Vagal Nerve Stimulation Attenuates Ischemia-Reperfusion Induced Retina Dysfunction in Acute Ocular Hypertension

Purpose: The present study aimed to investigate whether cervical vagal nerve stimulation (VNS) could prevent retinal ganglion cell (RGC) loss and retinal dysfunction after ischemia/reperfusion (I/R) injury. Methods: First, rats were randomly divided into sham group (n = 4) and VNS group (n = 12). Activation of the nodose ganglia (NOG), nucleus of the solitary tract (NTS), superior salivatory nucleus (SSN), and pterygopalatine ganglion (PPG) neural circuit were evaluated by c-fos expression at 0 h after sham VNS and at 0 h (n = 4), 6 h (n = 4), 72 h (n = 4) after VNS. Secondly, rats were randomly assigned to I/R group (pressure-induced retinal ischemia for 1 h and reperfusion for 1 h in the right eye, n = 16) and I/R+VNS group (right cervical VNS for 2 h during the I/R period, n = 16). The left eye of each rat served as a control. Electroretinogram (ERG), RGC numbers, tumor necrosis factor-α (TNF-α) and vasoactive intestinal polypeptide (VIP) levels in retina were determined. Additionally, the level of VIP in PPG was evaluated.
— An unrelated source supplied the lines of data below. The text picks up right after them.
Background: an optimization exercise with open tools, aiming at small area, a short achievable clock period and few clock cycles. Do not read the settings as production practice.

Setup of R:
## multiplicacao_matrizes_seq
module multiplicacao_matrizes_seq #(
  parameter int DATA_W = multiplicacao_pkg::DATA_W_DEF,
  parameter int MAX_N  = multiplicacao_pkg::MAX_N_DEF,
  parameter int SIZE_W = $clog2(MAX_N - 1),
  parameter int ACC_W  = 18
) (
  input  logic                            clk,
  input  logic                            rst_n,
  input  logic                            start,
  input  logic                            sat_en,
  input  logic [SIZE_W-1:0]               matrix_size,
  input  logic [MAX_N*MAX_N*DATA_W-1:0]   A,
  input  logic [MAX_N*MAX_N*DATA_W-1:0]   B,
  output logic                            busy,
  output logic                            done,
  output logic [MAX_N*MAX_N*DATA_W-1:0]   C,
  output logic                            overflow_flag
);
  localparam int CNT_W = 3;
  logic             run_q;      
  logic             done_q;     
  logic [MAX_N-1:0] first_q;    
  logic [CNT_W-1:0] cnt_q;
  logic             sat_q;
  logic [MAX_N-1:0] vld_q;      
  logic [DATA_W-1:0] a_q [MAX_N][MAX_N];
  logic [DATA_W-1:0] b_q [MAX_N][MAX_N];
  logic [ACC_W-1:0]  acc_q [MAX_N][MAX_N];
  logic [ACC_W-1:0]  acc_d [MAX_N][MAX_N];
  logic idle;
  ...
Size: ~8900 cells after synthesis, roughly 610 I/O pins, about 85000 um^2 of cells after synthesis.
==> module multiplicacao_matrizes_seq, before the edit <==
module multiplicacao_matrizes_seq #(
  parameter int DATA_W = multiplicacao_pkg::DATA_W_DEF,
  parameter int MAX_N  = multiplicacao_pkg::MAX_N_DEF,
  parameter int SIZE_W = $clog2(MAX_N - 1),
  parameter int ACC_W  = 18
) (
  input  logic                            clk,
  input  logic                            rst_n,
  input  logic                            start,
  input  logic                            sat_en,
  input  logic [SIZE_W-1:0]               matrix_size,
  input  logic [MAX_N*MAX_N*DATA_W-1:0]   A,
  input  logic [MAX_N*MAX_N*DATA_W-1:0]   B,
  output logic                            busy,
  output logic                            done,
  output logic [MAX_N*MAX_N*DATA_W-1:0]   C,
  output logic                            overflow_flag
);
  localparam int CNT_W = 3;
  logic             run_q;      
  logic             done_q;     
  logic [MAX_N-1:0] first_q;    
  logic [CNT_W-1:0] cnt_q;
  logic             sat_q;
  logic [MAX_N-1:0] vld_q;      
  logic [DATA_W-1:0] a_q [MAX_N][MAX_N];
  logic [DATA_W-1:0] b_q [MAX_N][MAX_N];
  logic [ACC_W-1:0]  acc_q [MAX_N][MAX_N];
  logic [ACC_W-1:0]  acc_d [MAX_N][MAX_N];
  logic idle;
  logic [CNT_W-1:0] n_m1;
  assign idle = !run_q && !done_q;
  assign busy = run_q;
  assign done = done_q;
  assign n_m1 = CNT_W'(multiplicacao_pkg::decode_n(int'(matrix_size), MAX_N) - 1);
  always_ff @(posedge clk or negedge rst_n) begin
    if (!rst_n) begin
      run_q   <= 1'b0;
      done_q  <= 1'b0;
      first_q <= '0;
      cnt_q   <= '0;
      sat_q   <= 1'b0;
      vld_q   <= '0;
    end else begin
      done_q  <= 1'b0;
      first_q <= '0;
      if (idle) begin
        if (start) begin
          run_q   <= 1'b1;
          for (int i = 0; i < MAX_N; i++) first_q[i] <= (i <= int'(n_m1));
          cnt_q   <= n_m1;
          sat_q   <= sat_en;
          for (int i = 0; i < MAX_N; i++) vld_q[i] <= (i <= int'(n_m1));
        end
      end else if (run_q) begin
        cnt_q <= cnt_q - 1'b1;
        if (cnt_q == '0) begin
          run_q  <= 1'b0;
          done_q <= 1'b1;
        end
      end
    end
  end
  logic accept;
  logic more;
  assign accept = idle && start;
  assign more   = run_q && (cnt_q != '0);
  always_ff @(posedge clk) begin
    for (int i = 0; i < MAX_N; i++) begin
      for (int k = 0; k < MAX_N; k++) begin
        if (!run_q) begin
          b_q[k][i] <= B[(k*MAX_N + i)*DATA_W +: DATA_W];
        end else begin
          b_q[k][i] <= (k < MAX_N-1) ? b_q[(k+1) % MAX_N][i] : '0;
        end
      end
      for (int k = 1; k < MAX_N; k++) begin
        if (!run_q) begin
          a_q[i][k] <= A[(i*MAX_N + k)*DATA_W +: DATA_W];
        end else begin
          a_q[i][k] <= (k < MAX_N-1) ? a_q[i][(k+1) % MAX_N] : '0;
        end
      end
    end
  end
  always_ff @(posedge clk or negedge rst_n) begin
    if (!rst_n) begin
      for (int i = 0; i < MAX_N; i++) a_q[i][0] <= '0;
    end else begin
      for (int i = 0; i < MAX_N; i++) begin
        a_q[i][0] <= ({DATA_W{accept}} & A[(i*MAX_N)*DATA_W +: DATA_W]) |
                     ({DATA_W{more}} & a_q[i][1]);
      end
    end
  end
  for (genvar gi = 0; gi < MAX_N; gi++) begin : g_mr
    for (genvar gj = 0; gj < MAX_N; gj++) begin : g_mc
      mac_unit u_mac (
        .a      (a_q[gi][0]),
        .b      (b_q[0][gj]),
        .acc_in (first_q[gi] ? ACC_W'(1 << (DATA_W-1)) : acc_q[gi][gj]),
        .sum    (acc_d[gi][gj])
      );
      always_ff @(posedge clk) acc_q[gi][gj] <= acc_d[gi][gj];
    end
  end
  logic [MAX_N*MAX_N-1:0] ovf_e;
  for (genvar gi = 0; gi < MAX_N; gi++) begin : g_row
    for (genvar gj = 0; gj < MAX_N; gj++) begin : g_col
      logic [DATA_W-1:0] y;
      logic              o;
      saturador #(
        .ACC_W  (ACC_W),
        .DATA_W (DATA_W)
      ) u_sat (
        .acc    (acc_q[gi][gj]),
        .sat_en (sat_q),
        .y      (y),
        .ovf    (o)
      );
      assign C[(gi*MAX_N + gj)*DATA_W +: DATA_W] = (vld_q[gi] && vld_q[gj]) ? y : '0;
      assign ovf_e[gi*MAX_N + gj] = vld_q[gi] && vld_q[gj] && o;
    end
  end
  assign overflow_flag = |ovf_e;
endmodule
Settings: LEC_CHECK=0, CAP_MARGIN=20, CORE_MARGIN=2, CORE_UTILIZATION=40, CTS_CLUSTER_DIAMETER=100, CTS_CLUSTER_SIZE=20, SLEW_MARGIN=20; clock period 11.0 ns.
standard.sh (not shown) runs the stock make flow with config.mk's settings and CLKGATE_MAP_FILE= SYNTH_SCRIPT=/design/flow/synth_recipe.tcl, a recipe that flattens the netlist after the stock synthesis.
==> flow/flow/run.sh <==
#!/bin/bash
# The standard layout (the standard.sh, unchanged synthesis), with extra
# ORFS settings from flow/knobs.txt (one VAR=value per line): a larger
# setup margin for timing repair and a plain buffer for the port buffers.
# The constraints, clock period and checks are unchanged.
set -euo pipefail
mapfile -t KNOBS < <(grep -v '^#' flow/knobs.txt | sed '/^$/d')
bash standard.sh "${KNOBS[@]}" finish > standard_flow.log 2>&1
==> flow/flow/knobs.txt <==
SETUP_SLACK_MARGIN=6
BUFFER_PORTS_ARGS=-buffer_cell sky130_fd_sc_hd__buf_1
Here is what was changed in the inputs of Q compared with R.
--- a/flow/design.v
+++ b/flow/design.v
@@ -61,9 +61,8 @@
 );
   localparam int CNT_W = 3;
   logic             run_q;      
   logic             done_q;     
-  logic [MAX_N-1:0] first_q;    
   logic [CNT_W-1:0] cnt_q;
   logic             sat_q;
   logic [MAX_N-1:0] vld_q;      
   logic [DATA_W-1:0] a_q [MAX_N][MAX_N];
@@ -79,19 +78,16 @@
   always_ff @(posedge clk or negedge rst_n) begin
     if (!rst_n) begin
       run_q   <= 1'b0;
       done_q  <= 1'b0;
-      first_q <= '0;
       cnt_q   <= '0;
       sat_q   <= 1'b0;
       vld_q   <= '0;
     end else begin
       done_q  <= 1'b0;
-      first_q <= '0;
       if (idle) begin
         if (start) begin
           run_q   <= 1'b1;
-          for (int i = 0; i < MAX_N; i++) first_q[i] <= (i <= int'(n_m1));
           cnt_q   <= n_m1;
           sat_q   <= sat_en;
           for (int i = 0; i < MAX_N; i++) vld_q[i] <= (i <= int'(n_m1));
         end
@@ -110,42 +106,37 @@
   assign more   = run_q && (cnt_q != '0);
   always_ff @(posedge clk) begin
     for (int i = 0; i < MAX_N; i++) begin
       for (int k = 0; k < MAX_N; k++) begin
-        if (!run_q) begin
+        if (!run_q || k == MAX_N-1) begin
           b_q[k][i] <= B[(k*MAX_N + i)*DATA_W +: DATA_W];
         end else begin
-          b_q[k][i] <= (k < MAX_N-1) ? b_q[(k+1) % MAX_N][i] : '0;
+          b_q[k][i] <= b_q[(k+1) % MAX_N][i];
         end
       end
       for (int k = 1; k < MAX_N; k++) begin
-        if (!run_q) begin
+        if (!run_q || k == MAX_N-1) begin
           a_q[i][k] <= A[(i*MAX_N + k)*DATA_W +: DATA_W];
         end else begin
-          a_q[i][k] <= (k < MAX_N-1) ? a_q[i][(k+1) % MAX_N] : '0;
+          a_q[i][k] <= a_q[i][(k+1) % MAX_N];
         end
       end
-    end
-  end
-  always_ff @(posedge clk or negedge rst_n) begin
-    if (!rst_n) begin
-      for (int i = 0; i < MAX_N; i++) a_q[i][0] <= '0;
-    end else begin
-      for (int i = 0; i < MAX_N; i++) begin
-        a_q[i][0] <= ({DATA_W{accept}} & A[(i*MAX_N)*DATA_W +: DATA_W]) |
-                     ({DATA_W{more}} & a_q[i][1]);
-      end
+      a_q[i][0] <= ({DATA_W{accept}} & A[(i*MAX_N)*DATA_W +: DATA_W]) |
+                   ({DATA_W{more}} & a_q[i][1]);
     end
   end
   for (genvar gi = 0; gi < MAX_N; gi++) begin : g_mr
     for (genvar gj = 0; gj < MAX_N; gj++) begin : g_mc
       mac_unit u_mac (
         .a      (a_q[gi][0]),
         .b      (b_q[0][gj]),
-        .acc_in (first_q[gi] ? ACC_W'(1 << (DATA_W-1)) : acc_q[gi][gj]),
+        .acc_in (acc_q[gi][gj]),
         .sum    (acc_d[gi][gj])
       );
-      always_ff @(posedge clk) acc_q[gi][gj] <= acc_d[gi][gj];
+      always_ff @(posedge clk) begin
+        if (accept) acc_q[gi][gj] <= ACC_W'(1 << (DATA_W-1));
+        else        acc_q[gi][gj] <= acc_d[gi][gj];
+      end
     end
   end
   logic [MAX_N*MAX_N-1:0] ovf_e;
   for (genvar gi = 0; gi < MAX_N; gi++) begin : g_row
@@ -160,10 +151,11 @@
         .sat_en (sat_q),
         .y      (y),
         .ovf    (o)
       );
-      assign C[(gi*MAX_N + gj)*DATA_W +: DATA_W] = (vld_q[gi] && vld_q[gj]) ? y : '0;
-      assign ovf_e[gi*MAX_N + gj] = vld_q[gi] && vld_q[gj] && o;
+      localparam int GM = (gi > gj) ? gi : gj;
+      assign C[(gi*MAX_N + gj)*DATA_W +: DATA_W] = vld_q[GM] ? y : '0;
+      assign ovf_e[gi*MAX_N + gj] = vld_q[GM] && o;
     end
   end
   assign overflow_flag = |ovf_e;
 endmodule
- Row global-route met1 utilization: Q higher / R lower
- Maximum operating frequency in Q is 0.0050 GHz lower than in R
- The setup slack on the worst flop-to-flop path reported for Q is smaller than that of R by 0.09 ns.
- | mean post-synth cell area | Q vs R | about 0.7% higher |
- For maximum single-stage delay on the critical path, Q and R come out practically identical.
- Fraction of the mapped netlist area in simple logic gates in Q is 2.2 points lower than in R
Function was not checked in any run of this note: the RTL went through the layout flow alone.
Results: In the first part of the study, compared with the sham group, the VNS group exhibited significantly increased expression of c-fos in NOG, NTS, SSN, and PPG tissues at 0, 6, and 72 h. In the second part of the study, compared with left eyes, retinal function in right eyes (as assessed by the a-wave, b-wave and the oscillatory potential amplitudes of ERG and RGC data) was significantly decreased by I/R. The decreased retinal function was attenuated by VNS. In addition, I/R induced an increase in inflammation, which was reflected by elevated TNF-α expression in the retina. VNS significantly attenuated the increase in I/R-induced inflammation. Moreover, VIP expression in the retina and PPG, which may contribute to the inhibition of the inflammatory response, was significantly increased after VNS. Conclusion: VNS could protect against retinal I/R injury by downregulating TNF-α. Upregulation of VIP expression due to activation of the NOG-NTS-SSN-PPG neural circuit may underlie to the protective effects of VNS.